Saved entries:
▽

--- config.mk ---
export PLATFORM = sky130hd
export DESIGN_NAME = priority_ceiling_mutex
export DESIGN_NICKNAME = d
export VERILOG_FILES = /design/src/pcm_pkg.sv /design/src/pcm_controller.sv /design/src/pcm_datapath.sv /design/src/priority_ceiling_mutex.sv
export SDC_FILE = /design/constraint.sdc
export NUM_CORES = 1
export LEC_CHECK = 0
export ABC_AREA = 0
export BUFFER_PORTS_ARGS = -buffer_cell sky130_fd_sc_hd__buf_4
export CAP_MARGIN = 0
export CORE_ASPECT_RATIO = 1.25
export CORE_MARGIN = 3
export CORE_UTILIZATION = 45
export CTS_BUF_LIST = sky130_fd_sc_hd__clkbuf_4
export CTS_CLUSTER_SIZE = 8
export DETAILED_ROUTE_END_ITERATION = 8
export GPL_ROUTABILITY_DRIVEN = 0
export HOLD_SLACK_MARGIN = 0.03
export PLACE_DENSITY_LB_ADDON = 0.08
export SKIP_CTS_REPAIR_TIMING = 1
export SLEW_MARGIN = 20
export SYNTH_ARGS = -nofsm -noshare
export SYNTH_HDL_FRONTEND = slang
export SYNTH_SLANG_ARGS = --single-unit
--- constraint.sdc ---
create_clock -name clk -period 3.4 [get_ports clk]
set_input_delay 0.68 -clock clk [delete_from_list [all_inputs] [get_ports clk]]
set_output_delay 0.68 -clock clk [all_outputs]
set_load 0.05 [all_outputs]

△
▽

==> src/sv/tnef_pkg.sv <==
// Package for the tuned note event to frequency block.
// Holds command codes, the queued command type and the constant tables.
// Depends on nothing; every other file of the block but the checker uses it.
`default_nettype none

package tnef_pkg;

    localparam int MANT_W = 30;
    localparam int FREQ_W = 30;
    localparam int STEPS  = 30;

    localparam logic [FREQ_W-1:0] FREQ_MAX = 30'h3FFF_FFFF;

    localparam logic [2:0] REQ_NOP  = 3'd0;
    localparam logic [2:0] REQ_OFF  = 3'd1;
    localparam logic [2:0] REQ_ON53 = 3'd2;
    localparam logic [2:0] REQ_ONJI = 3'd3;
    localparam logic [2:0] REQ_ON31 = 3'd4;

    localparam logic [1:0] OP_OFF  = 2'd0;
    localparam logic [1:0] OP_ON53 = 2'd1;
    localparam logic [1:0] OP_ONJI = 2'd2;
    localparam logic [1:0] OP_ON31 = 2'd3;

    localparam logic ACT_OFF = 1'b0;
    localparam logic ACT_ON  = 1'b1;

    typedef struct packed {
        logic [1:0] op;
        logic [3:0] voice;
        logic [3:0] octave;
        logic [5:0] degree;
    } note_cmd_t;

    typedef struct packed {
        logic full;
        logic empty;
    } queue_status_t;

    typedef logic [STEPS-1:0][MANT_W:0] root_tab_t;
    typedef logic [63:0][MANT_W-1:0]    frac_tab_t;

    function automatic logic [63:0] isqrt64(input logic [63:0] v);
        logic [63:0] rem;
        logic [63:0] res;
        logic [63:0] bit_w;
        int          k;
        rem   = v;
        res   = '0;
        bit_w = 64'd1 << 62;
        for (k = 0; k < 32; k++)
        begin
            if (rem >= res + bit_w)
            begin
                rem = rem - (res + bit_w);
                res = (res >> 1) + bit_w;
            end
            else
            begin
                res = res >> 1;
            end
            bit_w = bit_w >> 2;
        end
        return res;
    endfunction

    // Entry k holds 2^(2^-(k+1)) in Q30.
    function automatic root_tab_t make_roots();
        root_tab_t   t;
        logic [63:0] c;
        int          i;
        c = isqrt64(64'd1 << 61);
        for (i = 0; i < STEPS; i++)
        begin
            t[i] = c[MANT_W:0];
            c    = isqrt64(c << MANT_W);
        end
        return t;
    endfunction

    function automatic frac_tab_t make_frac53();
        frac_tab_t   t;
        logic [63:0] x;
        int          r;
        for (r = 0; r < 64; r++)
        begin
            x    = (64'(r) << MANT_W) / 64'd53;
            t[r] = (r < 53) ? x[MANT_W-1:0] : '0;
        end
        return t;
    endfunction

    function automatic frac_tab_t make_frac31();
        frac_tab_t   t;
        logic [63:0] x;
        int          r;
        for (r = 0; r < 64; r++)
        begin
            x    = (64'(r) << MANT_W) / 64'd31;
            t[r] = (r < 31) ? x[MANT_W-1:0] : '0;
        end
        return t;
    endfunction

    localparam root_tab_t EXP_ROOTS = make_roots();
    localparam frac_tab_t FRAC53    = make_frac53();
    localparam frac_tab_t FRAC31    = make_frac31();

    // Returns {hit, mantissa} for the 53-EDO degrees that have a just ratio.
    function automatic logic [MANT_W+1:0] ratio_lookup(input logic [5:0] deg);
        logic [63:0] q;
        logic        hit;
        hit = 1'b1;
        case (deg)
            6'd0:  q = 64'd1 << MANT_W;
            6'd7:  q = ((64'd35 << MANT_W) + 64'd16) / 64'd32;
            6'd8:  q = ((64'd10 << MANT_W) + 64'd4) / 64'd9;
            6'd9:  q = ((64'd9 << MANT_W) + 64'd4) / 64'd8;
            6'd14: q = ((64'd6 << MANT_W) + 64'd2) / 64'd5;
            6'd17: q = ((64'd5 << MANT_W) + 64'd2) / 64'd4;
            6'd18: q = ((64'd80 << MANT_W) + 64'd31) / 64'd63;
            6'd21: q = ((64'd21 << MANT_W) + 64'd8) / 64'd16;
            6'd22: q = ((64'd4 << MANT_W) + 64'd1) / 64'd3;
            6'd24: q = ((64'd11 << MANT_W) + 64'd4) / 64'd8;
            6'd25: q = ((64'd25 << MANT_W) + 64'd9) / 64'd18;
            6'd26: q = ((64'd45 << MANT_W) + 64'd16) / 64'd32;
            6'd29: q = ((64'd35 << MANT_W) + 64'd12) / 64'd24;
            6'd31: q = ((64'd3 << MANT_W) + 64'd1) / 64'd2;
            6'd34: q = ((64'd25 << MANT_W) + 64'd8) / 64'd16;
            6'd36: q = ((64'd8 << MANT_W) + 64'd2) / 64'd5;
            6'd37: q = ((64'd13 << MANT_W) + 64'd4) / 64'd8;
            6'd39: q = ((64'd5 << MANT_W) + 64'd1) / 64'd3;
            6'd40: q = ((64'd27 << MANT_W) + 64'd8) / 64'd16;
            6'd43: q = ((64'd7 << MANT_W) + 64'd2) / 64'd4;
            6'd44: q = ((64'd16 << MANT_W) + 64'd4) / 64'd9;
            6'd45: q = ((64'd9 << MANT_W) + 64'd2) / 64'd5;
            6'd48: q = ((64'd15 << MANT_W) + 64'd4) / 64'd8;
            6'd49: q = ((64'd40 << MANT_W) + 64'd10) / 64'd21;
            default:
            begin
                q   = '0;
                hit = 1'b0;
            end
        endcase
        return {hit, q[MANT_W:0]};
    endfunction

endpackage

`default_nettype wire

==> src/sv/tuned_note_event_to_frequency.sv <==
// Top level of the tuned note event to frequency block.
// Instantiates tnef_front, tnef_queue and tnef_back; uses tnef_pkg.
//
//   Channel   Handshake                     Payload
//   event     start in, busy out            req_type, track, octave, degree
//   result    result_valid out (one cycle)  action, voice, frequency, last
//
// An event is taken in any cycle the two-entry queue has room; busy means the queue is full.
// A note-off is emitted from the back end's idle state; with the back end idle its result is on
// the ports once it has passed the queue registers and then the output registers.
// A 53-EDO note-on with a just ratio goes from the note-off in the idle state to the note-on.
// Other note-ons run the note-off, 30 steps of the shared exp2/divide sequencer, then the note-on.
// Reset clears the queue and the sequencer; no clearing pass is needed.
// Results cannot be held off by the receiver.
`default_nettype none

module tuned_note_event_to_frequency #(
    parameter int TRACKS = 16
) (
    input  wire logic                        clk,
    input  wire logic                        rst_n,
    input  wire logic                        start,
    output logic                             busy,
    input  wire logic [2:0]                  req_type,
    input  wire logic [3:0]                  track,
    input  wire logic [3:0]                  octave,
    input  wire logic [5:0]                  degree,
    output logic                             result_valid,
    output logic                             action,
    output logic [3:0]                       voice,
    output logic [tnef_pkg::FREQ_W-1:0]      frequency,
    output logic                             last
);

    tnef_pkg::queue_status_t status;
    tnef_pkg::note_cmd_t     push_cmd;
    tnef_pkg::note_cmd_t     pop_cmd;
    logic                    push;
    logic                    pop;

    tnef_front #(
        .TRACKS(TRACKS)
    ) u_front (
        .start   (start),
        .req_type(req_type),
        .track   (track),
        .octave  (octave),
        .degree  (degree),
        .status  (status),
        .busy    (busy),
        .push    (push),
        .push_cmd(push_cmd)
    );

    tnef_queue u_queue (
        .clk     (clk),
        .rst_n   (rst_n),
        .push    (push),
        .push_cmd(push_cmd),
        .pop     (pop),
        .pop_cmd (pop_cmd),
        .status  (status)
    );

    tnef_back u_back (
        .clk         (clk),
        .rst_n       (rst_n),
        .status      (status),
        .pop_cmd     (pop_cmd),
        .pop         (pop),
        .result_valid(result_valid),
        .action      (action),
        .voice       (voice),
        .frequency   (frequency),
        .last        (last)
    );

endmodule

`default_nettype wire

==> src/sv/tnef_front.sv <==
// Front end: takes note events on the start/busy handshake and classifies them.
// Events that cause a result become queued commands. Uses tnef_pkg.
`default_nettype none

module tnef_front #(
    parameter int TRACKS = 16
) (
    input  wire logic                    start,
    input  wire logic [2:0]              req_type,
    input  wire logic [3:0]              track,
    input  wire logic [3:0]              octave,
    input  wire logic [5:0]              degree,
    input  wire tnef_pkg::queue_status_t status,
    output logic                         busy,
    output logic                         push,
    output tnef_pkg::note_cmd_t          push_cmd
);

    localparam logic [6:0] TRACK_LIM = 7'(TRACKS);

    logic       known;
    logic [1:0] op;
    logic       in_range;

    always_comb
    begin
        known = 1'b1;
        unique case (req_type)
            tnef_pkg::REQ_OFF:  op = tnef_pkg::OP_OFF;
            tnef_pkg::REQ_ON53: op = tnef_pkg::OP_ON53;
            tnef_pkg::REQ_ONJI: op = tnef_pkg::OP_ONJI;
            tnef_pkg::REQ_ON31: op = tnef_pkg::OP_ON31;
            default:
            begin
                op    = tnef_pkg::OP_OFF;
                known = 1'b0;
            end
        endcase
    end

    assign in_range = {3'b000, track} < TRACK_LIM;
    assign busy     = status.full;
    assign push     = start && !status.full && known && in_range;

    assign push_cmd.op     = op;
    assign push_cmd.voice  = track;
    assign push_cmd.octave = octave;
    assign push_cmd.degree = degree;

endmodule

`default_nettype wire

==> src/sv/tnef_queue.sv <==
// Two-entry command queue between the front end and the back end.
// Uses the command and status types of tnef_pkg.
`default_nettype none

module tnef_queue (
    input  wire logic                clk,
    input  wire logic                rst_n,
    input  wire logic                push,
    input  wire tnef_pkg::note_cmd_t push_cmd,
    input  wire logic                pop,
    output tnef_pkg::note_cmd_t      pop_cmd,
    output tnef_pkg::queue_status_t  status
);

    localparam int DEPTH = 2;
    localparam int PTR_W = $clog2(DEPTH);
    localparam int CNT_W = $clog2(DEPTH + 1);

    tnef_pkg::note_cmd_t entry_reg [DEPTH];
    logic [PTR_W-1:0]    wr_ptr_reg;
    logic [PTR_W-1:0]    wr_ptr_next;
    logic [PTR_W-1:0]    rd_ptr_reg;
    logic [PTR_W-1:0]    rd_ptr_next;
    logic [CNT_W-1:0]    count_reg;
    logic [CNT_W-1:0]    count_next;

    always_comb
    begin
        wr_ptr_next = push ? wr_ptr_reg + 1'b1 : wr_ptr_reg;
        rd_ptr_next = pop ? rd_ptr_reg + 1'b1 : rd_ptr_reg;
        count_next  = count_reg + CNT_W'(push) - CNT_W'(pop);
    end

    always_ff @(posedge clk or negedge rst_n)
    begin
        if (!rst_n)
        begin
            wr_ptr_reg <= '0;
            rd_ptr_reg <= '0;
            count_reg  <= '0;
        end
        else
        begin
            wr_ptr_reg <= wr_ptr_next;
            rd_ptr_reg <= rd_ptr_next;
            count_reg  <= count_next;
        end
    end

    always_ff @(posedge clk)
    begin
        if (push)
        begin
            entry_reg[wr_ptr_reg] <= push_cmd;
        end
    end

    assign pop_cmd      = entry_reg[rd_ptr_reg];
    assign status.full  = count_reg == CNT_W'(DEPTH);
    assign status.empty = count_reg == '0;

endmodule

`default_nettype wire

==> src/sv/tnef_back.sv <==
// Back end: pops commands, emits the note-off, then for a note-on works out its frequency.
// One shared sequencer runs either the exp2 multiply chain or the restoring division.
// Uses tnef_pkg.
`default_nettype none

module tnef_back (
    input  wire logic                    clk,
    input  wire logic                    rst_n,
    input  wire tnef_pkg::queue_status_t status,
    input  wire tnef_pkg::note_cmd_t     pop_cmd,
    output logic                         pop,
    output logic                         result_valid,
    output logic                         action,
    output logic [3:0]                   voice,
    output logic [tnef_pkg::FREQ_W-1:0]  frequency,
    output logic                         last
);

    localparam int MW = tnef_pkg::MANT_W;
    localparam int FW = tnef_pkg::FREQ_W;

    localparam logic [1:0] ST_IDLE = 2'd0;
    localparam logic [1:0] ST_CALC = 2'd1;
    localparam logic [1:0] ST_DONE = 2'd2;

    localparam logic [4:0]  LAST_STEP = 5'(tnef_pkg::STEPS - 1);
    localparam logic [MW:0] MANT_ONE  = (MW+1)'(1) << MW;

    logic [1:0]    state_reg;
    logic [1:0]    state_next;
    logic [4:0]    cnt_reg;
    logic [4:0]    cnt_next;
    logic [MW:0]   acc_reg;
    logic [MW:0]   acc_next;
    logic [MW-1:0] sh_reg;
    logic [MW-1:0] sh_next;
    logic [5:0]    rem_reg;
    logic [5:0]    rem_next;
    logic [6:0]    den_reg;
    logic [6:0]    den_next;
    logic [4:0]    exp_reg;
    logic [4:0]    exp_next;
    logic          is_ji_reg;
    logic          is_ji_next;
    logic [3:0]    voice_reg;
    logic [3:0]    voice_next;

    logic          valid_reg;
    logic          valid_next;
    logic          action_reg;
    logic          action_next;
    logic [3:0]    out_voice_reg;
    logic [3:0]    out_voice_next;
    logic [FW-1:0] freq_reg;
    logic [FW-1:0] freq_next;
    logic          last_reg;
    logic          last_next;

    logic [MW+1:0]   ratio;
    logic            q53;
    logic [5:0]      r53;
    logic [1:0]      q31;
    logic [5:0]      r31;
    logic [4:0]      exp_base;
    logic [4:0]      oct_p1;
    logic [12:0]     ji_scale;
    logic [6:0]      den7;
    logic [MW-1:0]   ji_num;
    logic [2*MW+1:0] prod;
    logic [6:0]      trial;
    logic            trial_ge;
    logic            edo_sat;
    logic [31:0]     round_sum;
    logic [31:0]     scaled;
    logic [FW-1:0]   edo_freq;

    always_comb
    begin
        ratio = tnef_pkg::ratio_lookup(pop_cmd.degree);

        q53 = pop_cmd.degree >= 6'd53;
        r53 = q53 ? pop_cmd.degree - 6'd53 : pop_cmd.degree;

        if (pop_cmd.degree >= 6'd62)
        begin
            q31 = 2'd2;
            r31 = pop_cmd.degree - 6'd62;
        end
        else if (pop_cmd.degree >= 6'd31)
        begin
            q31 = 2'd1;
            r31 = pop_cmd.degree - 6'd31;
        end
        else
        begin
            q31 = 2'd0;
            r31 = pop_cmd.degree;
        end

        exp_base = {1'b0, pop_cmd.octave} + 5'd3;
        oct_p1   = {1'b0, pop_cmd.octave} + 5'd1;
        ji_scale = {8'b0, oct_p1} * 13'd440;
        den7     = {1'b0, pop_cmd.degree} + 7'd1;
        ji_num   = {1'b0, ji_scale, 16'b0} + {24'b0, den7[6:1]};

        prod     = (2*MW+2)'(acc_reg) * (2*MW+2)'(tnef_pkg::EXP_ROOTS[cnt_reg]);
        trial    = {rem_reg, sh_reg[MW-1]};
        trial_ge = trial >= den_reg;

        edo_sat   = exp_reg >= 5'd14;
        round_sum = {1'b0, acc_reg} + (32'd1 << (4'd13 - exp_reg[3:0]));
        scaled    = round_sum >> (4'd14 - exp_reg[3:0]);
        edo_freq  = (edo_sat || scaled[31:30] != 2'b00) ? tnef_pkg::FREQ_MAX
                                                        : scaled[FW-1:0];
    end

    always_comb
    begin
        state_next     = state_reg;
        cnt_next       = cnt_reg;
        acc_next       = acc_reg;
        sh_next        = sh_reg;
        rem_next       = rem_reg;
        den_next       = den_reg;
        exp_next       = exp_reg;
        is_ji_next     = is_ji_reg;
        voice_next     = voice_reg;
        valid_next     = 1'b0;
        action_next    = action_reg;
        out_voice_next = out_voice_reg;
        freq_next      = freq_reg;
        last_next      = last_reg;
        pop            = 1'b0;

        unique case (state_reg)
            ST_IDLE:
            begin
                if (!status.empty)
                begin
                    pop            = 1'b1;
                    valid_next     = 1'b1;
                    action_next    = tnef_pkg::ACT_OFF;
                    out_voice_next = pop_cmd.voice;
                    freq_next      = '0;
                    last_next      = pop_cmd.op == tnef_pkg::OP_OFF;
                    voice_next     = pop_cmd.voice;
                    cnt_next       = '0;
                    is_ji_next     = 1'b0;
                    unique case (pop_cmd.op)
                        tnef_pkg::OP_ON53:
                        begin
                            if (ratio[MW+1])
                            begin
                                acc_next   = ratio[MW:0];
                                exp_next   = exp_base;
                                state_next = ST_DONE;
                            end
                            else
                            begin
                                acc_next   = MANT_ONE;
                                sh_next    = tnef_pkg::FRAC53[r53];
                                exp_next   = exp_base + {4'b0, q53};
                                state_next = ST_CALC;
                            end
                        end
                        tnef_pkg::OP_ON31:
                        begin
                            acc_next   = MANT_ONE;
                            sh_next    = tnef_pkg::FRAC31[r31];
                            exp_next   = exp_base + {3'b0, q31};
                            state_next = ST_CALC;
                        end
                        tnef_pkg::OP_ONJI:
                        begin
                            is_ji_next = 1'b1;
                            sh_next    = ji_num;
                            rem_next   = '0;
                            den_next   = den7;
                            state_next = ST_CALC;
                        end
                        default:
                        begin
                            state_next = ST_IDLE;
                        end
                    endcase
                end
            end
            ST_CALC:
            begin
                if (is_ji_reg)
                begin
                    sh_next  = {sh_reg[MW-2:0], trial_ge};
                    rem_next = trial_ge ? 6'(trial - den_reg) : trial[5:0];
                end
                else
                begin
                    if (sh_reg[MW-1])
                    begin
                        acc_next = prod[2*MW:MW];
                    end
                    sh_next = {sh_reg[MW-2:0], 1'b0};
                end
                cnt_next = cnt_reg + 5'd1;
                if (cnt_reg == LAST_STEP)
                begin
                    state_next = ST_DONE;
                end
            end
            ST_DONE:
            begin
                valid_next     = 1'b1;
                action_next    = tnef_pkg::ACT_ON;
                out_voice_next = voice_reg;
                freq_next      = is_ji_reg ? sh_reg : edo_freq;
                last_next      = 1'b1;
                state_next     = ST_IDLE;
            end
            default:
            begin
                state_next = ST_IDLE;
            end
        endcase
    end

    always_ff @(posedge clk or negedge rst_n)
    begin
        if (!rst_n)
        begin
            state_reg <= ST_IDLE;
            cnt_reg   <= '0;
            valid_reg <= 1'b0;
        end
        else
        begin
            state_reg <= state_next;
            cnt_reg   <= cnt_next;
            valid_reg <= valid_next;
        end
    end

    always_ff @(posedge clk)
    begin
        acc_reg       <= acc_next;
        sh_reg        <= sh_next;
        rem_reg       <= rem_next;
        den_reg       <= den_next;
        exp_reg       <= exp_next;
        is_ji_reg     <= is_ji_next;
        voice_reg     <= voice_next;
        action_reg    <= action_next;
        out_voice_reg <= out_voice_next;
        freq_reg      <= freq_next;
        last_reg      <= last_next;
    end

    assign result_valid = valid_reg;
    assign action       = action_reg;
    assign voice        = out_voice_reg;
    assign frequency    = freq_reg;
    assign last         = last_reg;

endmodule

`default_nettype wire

△

ABOUT THIS TASK:
Your answer must consist solely of the lines above between the line holding "export NUM_CORES = 1" and the line holding "export PLACE_DENSITY_LB_ADDON = 0.08", inclusive, copied exactly.

TASK ANSWER:
export NUM_CORES = 1
export LEC_CHECK = 0
export ABC_AREA = 0
export BUFFER_PORTS_ARGS = -buffer_cell sky130_fd_sc_hd__buf_4
export CAP_MARGIN = 0
export CORE_ASPECT_RATIO = 1.25
export CORE_MARGIN = 3
export CORE_UTILIZATION = 45
export CTS_BUF_LIST = sky130_fd_sc_hd__clkbuf_4
export CTS_CLUSTER_SIZE = 8
export DETAILED_ROUTE_END_ITERATION = 8
export GPL_ROUTABILITY_DRIVEN = 0
export HOLD_SLACK_MARGIN = 0.03
export PLACE_DENSITY_LB_ADDON = 0.08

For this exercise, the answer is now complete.